カルくんのように、肺水腫を起こした状態でも横になることができたり、おかしも食べたりするワンちゃんもいて、食欲では体調の変化がわかりにくい場合があります。


ポイント
カルくんのママさんは、「少し落ち着きがないような気がする…」と、肺水腫になった時のカルくんを見て思ったそうです。
食欲があっても、いつもと違う様子が見られたら早めの受診が安心ですね。



肺水腫は一度でも命に関わる場合があるため、いち早く気付くことが救命につながります。
カルくんの飼い主さんは、当時の闘病体験をインスタグラムに記録で残されています。
▼カルくんのインスタグラム
術後の出血


カルくんは、手術直後に出血が止まりにくくて、止血に少し時間がかかったそうです。
ドバドバ出血して止まらないのではなくて、ジワジワ滲んでくるような感じで出血していましたが、ちゃんと止まって「手術は成功です」と言ってもらえました。
術後の合併症が起こらないように慎重に経過を見ていきました。
手術の体験記録


術後の 入院期間 | 2週間 |
手術を施行 した時期 | 6月 発病から約2年後 |
術後の経過 | 手術直後に出血が止まりにくかったものの、無事に止血。 腱索を端から端まで15本修復。 翌日は強い痛み止めの投与でボーッとしている様子だった。 術後5日ほどで、日に日に元気になっているように感じられるようになる(数値はまだ基準値外) 目の瞬膜が少し出る。 腎臓の数値クレアチニンは標準内になったが、BUNがまだ高い。 術後13日:抜糸・退院。 退院後は少し弱って見える。 食欲不振が続く。 気管虚脱で、水を飲むと咳き込み、むせて吐く。 退院後1週間検診:食欲がないので再入院を検討されるが、もともと少食であるため、自宅で様子見となる。 かかりつけの病院で貧血気味であることがわかる。 胃腸薬などを処方。 食欲が回復し始める。 術後1ヶ月検診:調子良く過ごしていたが、貧血が出る(少し稀) 腎数値は少し下がったが、念の為2週間後に再検査。心臓は順調で、シャンプー・お散歩解禁! 2週間後の検診:貧血は治り、数値も下がってきている。 術後2ヶ月検診:数値に問題なし! 薬が必要なくなる。 術後3ヶ月検診:心臓は問題なく、大きさも前回よりも小さくなり標準に。 逆流はごく僅かにありましたが問題ない 三尖弁の逆流も、一生懸命探さないとわからないくらいの逆流で問題なし。 次回は半年検診でOK! 術後半年検診:心臓の経過は良好。 腎数値が少し上がっていた。 療法食でサポート中。 |
術後の食欲 | 普段と変化なし |
術後のお薬 | 退院時:5種類 術後1週間:2種類 (ベトメディン・血栓予防薬) |
逆流 | 僅かに逆流があるが、問題ない程度。 |
逆流 | 三尖弁の少し逆流あり。 (薬は必要ない程度) |
退院してすぐは、「弱っている」ように見えたカルくんでしたが、徐々に回復し、食欲が戻っていきました。

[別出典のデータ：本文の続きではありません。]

[src/rtl/mem_arbiter.sv]
// rtl/mem_arbiter.sv - two-client (dcache/icache) arbiter in front of a single data memory
// Define ARB_ROUND_ROBIN_EN to alternate priority; default is fixed dcache priority.
module mem_arbiter
  import mem_arbiter_pkg::*;
#(
  parameter int ADDR_W = 6,
  parameter int DATA_W = 32
) (
  input  logic              clock,
  input  logic              reset,
  input  logic              d_read,
  input  logic              d_write,
  input  logic [ADDR_W-1:0] d_address,
  input  logic [DATA_W-1:0] d_writedata,
  output logic [DATA_W-1:0] d_readdata,
  output logic              d_busywait,
  input  logic              i_read,
  input  logic [ADDR_W-1:0] i_address,
  output logic [DATA_W-1:0] i_readdata,
  output logic              i_busywait,
  output logic              mem_read,
  output logic              mem_write,
  output logic [ADDR_W-1:0] mem_address,
  output logic [DATA_W-1:0] mem_writedata,
  input  logic [DATA_W-1:0] mem_readdata,
  input  logic              mem_busywait
);

  arb_state_t        state;
  arb_state_t        state_next;
  logic              owner;
  logic              lat_write;
  logic [ADDR_W-1:0] lat_addr;
  logic [DATA_W-1:0] lat_wdata;
  logic              aborted;
  logic [DATA_W-1:0] d_rdata_q;
  logic [DATA_W-1:0] i_rdata_q;
  logic              d_req;
  logic              i_req;
  logic              owner_req;
  logic              ptr;
  logic              grant_valid;
  logic              grant;

  assign d_req     = d_read | d_write;
  assign i_req     = i_read;
  assign owner_req = (owner == OWN_I) ? i_req : d_req;

`ifdef ARB_ROUND_ROBIN_EN
  logic rr_ptr;

  // after every completed access the other requester gets the tie-break
  always_ff @(posedge clock or negedge reset) begin
    if (!reset) begin
      rr_ptr <= OWN_D;
    end else if (state == DONE) begin
      rr_ptr <= ~owner;
    end
  end

  assign ptr = rr_ptr;
`else
  assign ptr = OWN_D;
`endif

  arb_pick u_arb_pick (
    .d_req       (d_req),
    .i_req       (i_req),
    .ptr         (ptr),
    .grant_valid (grant_valid),
    .grant       (grant)
  );

  always_ff @(posedge clock or negedge reset) begin
    if (!reset) begin
      state <= IDLE;
    end else begin
      state <= state_next;
    end
  end

  always_comb begin
    state_next = state;
    mem_read   = 1'b0;
    mem_write  = 1'b0;
    case (state)
      IDLE: begin
        if (grant_valid) begin
          state_next = BUSY;
        end
      end
      BUSY: begin
        mem_read  = ~lat_write;
        mem_write = lat_write;
        if (!mem_busywait) begin
          state_next = DONE;
        end
      end
      DONE: begin
        state_next = IDLE;
      end
      default: begin
        state_next = IDLE;
      end
    endcase
  end

  // memory address/data come only from the request latched at arbitration
  assign mem_address   = lat_addr;
  assign mem_writedata = lat_wdata;

  always_ff @(posedge clock or negedge reset) begin
    if (!reset) begin
      owner     <= OWN_D;
      lat_write <= 1'b0;
      lat_addr  <= '0;
      lat_wdata <= '0;
      aborted   <= 1'b0;
      d_rdata_q <= '0;
      i_rdata_q <= '0;
    end else begin
      case (state)
        IDLE: begin
          if (grant_valid) begin
            owner   <= grant;
            aborted <= 1'b0;
            if (grant == OWN_I) begin
              lat_write <= 1'b0;
              lat_addr  <= i_address;
              lat_wdata <= '0;
            end else begin
              lat_write <= d_write;
              lat_addr  <= d_address;
              lat_wdata <= d_writedata;
            end
          end
        end
        BUSY: begin
          // a requester that lets go at any point forfeits the response
          if (!owner_req) begin
            aborted <= 1'b1;
          end
          if (!mem_busywait && owner_req && !aborted && !lat_write) begin
            if (owner == OWN_I) begin
              i_rdata_q <= mem_readdata;
            end else begin
              d_rdata_q <= mem_readdata;
            end
          end
        end
        default: begin
        end
      endcase
    end
  end

  assign d_readdata = d_rdata_q;
  assign i_readdata = i_rdata_q;

  assign d_busywait = reset & d_req &
                      ~((state == DONE) & (owner == OWN_D) & ~aborted);
  assign i_busywait = reset & i_req &
                      ~((state == DONE) & (owner == OWN_I) & ~aborted);

endmodule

心臓以外の不調(食欲不振など)は、かかりつけの病院で診察・薬の処方をしてもらい、術後は二次診療施設とかかりつけ病院に通院していました。



二次診療施設は循環器の専門病院なので、その他の症状はかかりつけの病院で診ていただくのも良い方法です。
その場合、それぞれの先生に治療や投薬の情報を共有することが大切です。
ホルネル症候群
術後に目の瞬膜が出て、ホルネル症候群の疑いがあると言われたカルくん。


瞬膜(しゅんまく)とは
犬の目頭のところにある白い膜で、普段は目を開けると目頭部分に収まりますが、何らかの原因で出てくることがあります。
執刀医さんからは「病的なものではなさそうだが、様子を見ています」と言われました。
大きな手術だったので、炎症が原因になった可能性もあるとのこと。
手術の時は神経の近くを触っているので、注意深く傷跡などを診てくださっていましたが、問題になるようなところはなく、「手術とは無関係ではないか」という結論でした。
術後2ヶ月をすぎた頃から、ほぼ目は元通りになり始め、3ヶ月検診の時にはすっかり元通りに。
手術との関連性はわかりませんでしたが、一時的なものだったようです。


カルくんの闘病記録まとめ


今回は、12歳で僧帽弁閉鎖不全症の手術を受けたチワワのカルくんの闘病体験をまとめました。
僧帽弁閉鎖不全症の末期に片足を突っ込んでいると言われる状態であったカルくんは、手術によって元気に回復することができました。
闘病中は「落ち着きがないな…」と、念の為に受診したところ、肺水腫が発覚。
カルくんのように、食欲があっても肺水腫を起こしている場合もあるため、いつもと様子が違う時は要注意ですね。
このように素晴らしい回復をもたらす手術ですが、術中や術後に亡くなってしまう大きなリスクを伴う手術でもあるため、決断が非常に難しいです。
カルくんの飼い主さんは、闘病中の様子や術後の様子をインスタグラムに分かりやすくまとめられていますので、大変参考になりますよ。
同じ病気のワンちゃんや飼い主さん達が、長く穏やかに過ごせますように。